Saved entries
--- src/rtl/stm32_bus_engine.sv ---
// STM32 parallel-bus command engine: byte-serial echo/param/status/TX/RX-IQ transactions plus RX frame FIFO.
// Byte k of a transaction moves at edge S+1+k; IQ_valid has no backpressure, a full FIFO drops and flags fifo_ovf.
module stm32_bus_engine #(
    parameter int SAMPLE_W   = 16,
    parameter int NCH        = 2,
    parameter int FIFO_DEPTH = 8,
    parameter int NPARAM     = 10,
    parameter int NSTATUS    = 5,
    parameter logic [NPARAM*8-1:0] PARAM_RESET = '0
) (
    input  logic                        clk_in,
    input  logic                        reset_in,
    input  logic                        DATA_SYNC,
    input  logic [7:0]                  DATA_BUS_IN,
    output logic [7:0]                  DATA_BUS_OUT,
    output logic                        DATA_BUS_OE,
    input  logic                        IQ_valid,
    input  logic [NCH*2*SAMPLE_W-1:0]   IQ_data,
    input  logic [NSTATUS*8-1:0]        status_in,
    output logic [NPARAM*8-1:0]         params,
    output logic                        params_stb,
    output logic signed [SAMPLE_W-1:0]  TX_I,
    output logic signed [SAMPLE_W-1:0]  TX_Q,
    output logic                        tx_stb,
    output logic [6:0]                  fifo_level,
    output logic                        fifo_ovf,
    output logic                        bad_cmd,
    output logic [3:0]                  stage_debug
);
    localparam int SB    = SAMPLE_W / 8;
    localparam int FW    = NCH * 2 * SAMPLE_W;
    localparam int RIQ_N = 1 + NCH * 2 * SB;
    localparam int AW    = $clog2(FIFO_DEPTH);
    localparam int CW    = 16;
    localparam logic [CW-1:0] PAR_LAST  = CW'(NPARAM - 1);
    localparam logic [CW-1:0] STAT_LAST = CW'(NSTATUS - 1);
    localparam logic [CW-1:0] TX_LAST   = CW'(2 * SB - 1);
    localparam logic [CW-1:0] RIQ_LAST  = CW'(RIQ_N - 1);
    localparam logic [CW-1:0] ECHO_LAST = CW'(1);

    typedef enum logic [3:0] {
        S_IDLE  = 4'd0,
        S_ECHO  = 4'd1,
        S_WPAR  = 4'd2,
        S_RSTAT = 4'd3,
        S_WTX   = 4'd4,
        S_RIQ   = 4'd5,
        S_DONE  = 4'd6
    } state_t;

    state_t                 state, state_nxt;
    logic [CW-1:0]          cnt;
    logic [NPARAM*8-1:0]    par_sh, par_nxt;
    logic [2*SAMPLE_W-1:0]  tx_sh, tx_nxt;
    logic [NSTATUS*8-1:0]   stat_snap;
    logic [RIQ_N*8-1:0]     hold;
    logic [FW-1:0]          pay, rd_frame;
    logic [7:0]             echo_q, hdr;
    logic [FW-1:0]          mem [FIFO_DEPTH];
    logic [AW-1:0]          wr_ptr, rd_ptr;
    logic [6:0]             lvl_nxt;
    logic                   empty, full, pop_req, do_pop, push_ok, ovf_evt;
    logic                   par_commit, tx_commit, bad;

    assign stage_debug = state;

    always_comb begin
        state_nxt  = state;
        pop_req    = 1'b0;
        par_commit = 1'b0;
        tx_commit  = 1'b0;
        bad        = 1'b0;
        if (DATA_SYNC) begin
            // a new sync always wins: the running transaction is dropped uncommitted
            case (DATA_BUS_IN)
                8'd0:    state_nxt = S_ECHO;
                8'd1:    state_nxt = S_WPAR;
                8'd2:    state_nxt = S_RSTAT;
                8'd3:    state_nxt = S_WTX;
                8'd4: begin
                    state_nxt = S_RIQ;
                    pop_req   = 1'b1;
                end
                default: begin
                    state_nxt = S_IDLE;
                    bad       = 1'b1;
                end
            endcase
        end else begin
            case (state)
                S_ECHO:  if (cnt == ECHO_LAST) state_nxt = S_DONE;
                S_WPAR:  if (cnt == PAR_LAST) begin
                    state_nxt  = S_DONE;
                    par_commit = 1'b1;
                end
                S_RSTAT: if (cnt == STAT_LAST) state_nxt = S_DONE;
                S_WTX:   if (cnt == TX_LAST) begin
                    state_nxt = S_DONE;
                    tx_commit = 1'b1;
                end
                S_RIQ:   if (cnt == RIQ_LAST) state_nxt = S_DONE;
                default: ;
            endcase
        end
    end

    always_ff @(posedge clk_in or posedge reset_in) begin
        if (reset_in) state <= S_IDLE;
        else          state <= state_nxt;
    end

    always_comb begin
        par_nxt = par_sh;
        par_nxt[{cnt, 3'b000} +: 8] = DATA_BUS_IN;
        // first TX byte lands in the MSB so the final vector reads {Q, I}
        tx_nxt = tx_sh;
        tx_nxt[{TX_LAST - cnt, 3'b000} +: 8] = DATA_BUS_IN;
    end

    assign empty    = (fifo_level == 7'd0);
    assign full     = (fifo_level == 7'(FIFO_DEPTH));
    assign do_pop   = pop_req & ~empty;
    assign push_ok  = IQ_valid & (~full | do_pop);
    assign ovf_evt  = IQ_valid & full & ~do_pop;
    assign lvl_nxt  = fifo_level + {6'd0, push_ok} - {6'd0, do_pop};
    assign hdr      = {fifo_ovf, empty, lvl_nxt[5:0]};
    assign rd_frame = mem[rd_ptr];

    always_comb begin
        pay = '0;
        for (int c = 0; c < NCH; c++) begin
            for (int b = 0; b < SB; b++) begin
                pay[(c*2*SB + b)*8 +: 8]      = rd_frame[c*2*SAMPLE_W + (SB-1-b)*8 +: 8];
                pay[(c*2*SB + SB + b)*8 +: 8] = rd_frame[c*2*SAMPLE_W + SAMPLE_W + (SB-1-b)*8 +: 8];
            end
        end
    end

    always_ff @(posedge clk_in) begin
        if (push_ok) mem[wr_ptr] <= IQ_data;
    end

    always_ff @(posedge clk_in or posedge reset_in) begin
        if (reset_in) begin
            wr_ptr     <= '0;
            rd_ptr     <= '0;
            fifo_level <= '0;
            fifo_ovf   <= 1'b0;
        end else begin
            if (push_ok) wr_ptr <= wr_ptr + 1'b1;
            if (do_pop)  rd_ptr <= rd_ptr + 1'b1;
            fifo_level <= lvl_nxt;
            if (ovf_evt)      fifo_ovf <= 1'b1;
            else if (pop_req) fifo_ovf <= 1'b0;
        end
    end

    always_ff @(posedge clk_in or posedge reset_in) begin
        if (reset_in) begin
            cnt          <= '0;
            par_sh       <= '0;
            tx_sh        <= '0;
            stat_snap    <= '0;
            hold         <= '0;
            echo_q       <= '0;
            params       <= PARAM_RESET;
            params_stb   <= 1'b0;
            TX_I         <= '0;
            TX_Q         <= '0;
            tx_stb       <= 1'b0;
            bad_cmd      <= 1'b0;
            DATA_BUS_OUT <= '0;
            DATA_BUS_OE  <= 1'b0;
        end else begin
            params_stb <= par_commit;
            tx_stb     <= tx_commit;
            bad_cmd    <= bad;
            if (par_commit) params <= par_nxt;
            if (tx_commit) begin
                TX_Q <= tx_nxt[2*SAMPLE_W-1:SAMPLE_W];
                TX_I <= tx_nxt[SAMPLE_W-1:0];
            end
            if (DATA_SYNC) begin
                cnt         <= '0;
                DATA_BUS_OE <= (DATA_BUS_IN == 8'd2) || (DATA_BUS_IN == 8'd4);
                if (DATA_BUS_IN == 8'd2) stat_snap <= status_in;
                if (pop_req) begin
                    hold[7:0]         <= hdr;
                    hold[RIQ_N*8-1:8] <= empty ? '0 : pay;
                end
            end else begin
                case (state)
                    S_ECHO: begin
                        cnt <= cnt + 1'b1;
                        if (cnt == '0) begin
                            echo_q <= DATA_BUS_IN;
                        end else begin
                            DATA_BUS_OUT <= echo_q;
                            DATA_BUS_OE  <= 1'b1;
                        end
                    end
                    S_WPAR: begin
                        cnt    <= cnt + 1'b1;
                        par_sh <= par_nxt;
                    end
                    S_RSTAT: begin
                        cnt          <= cnt + 1'b1;
                        DATA_BUS_OUT <= stat_snap[{cnt, 3'b000} +: 8];
                    end
                    S_WTX: begin
                        cnt   <= cnt + 1'b1;
                        tx_sh <= tx_nxt;
                    end
                    S_RIQ: begin
                        cnt          <= cnt + 1'b1;
                        DATA_BUS_OUT <= hold[{cnt, 3'b000} +: 8];
                    end
                    default: ;
                endcase
            end
        end
    end
endmodule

TASK GOAL: Looking at the records above, work out how many lines include the string "full". Give the number and nothing else.

ANSWER TO THE PROBLEM: 5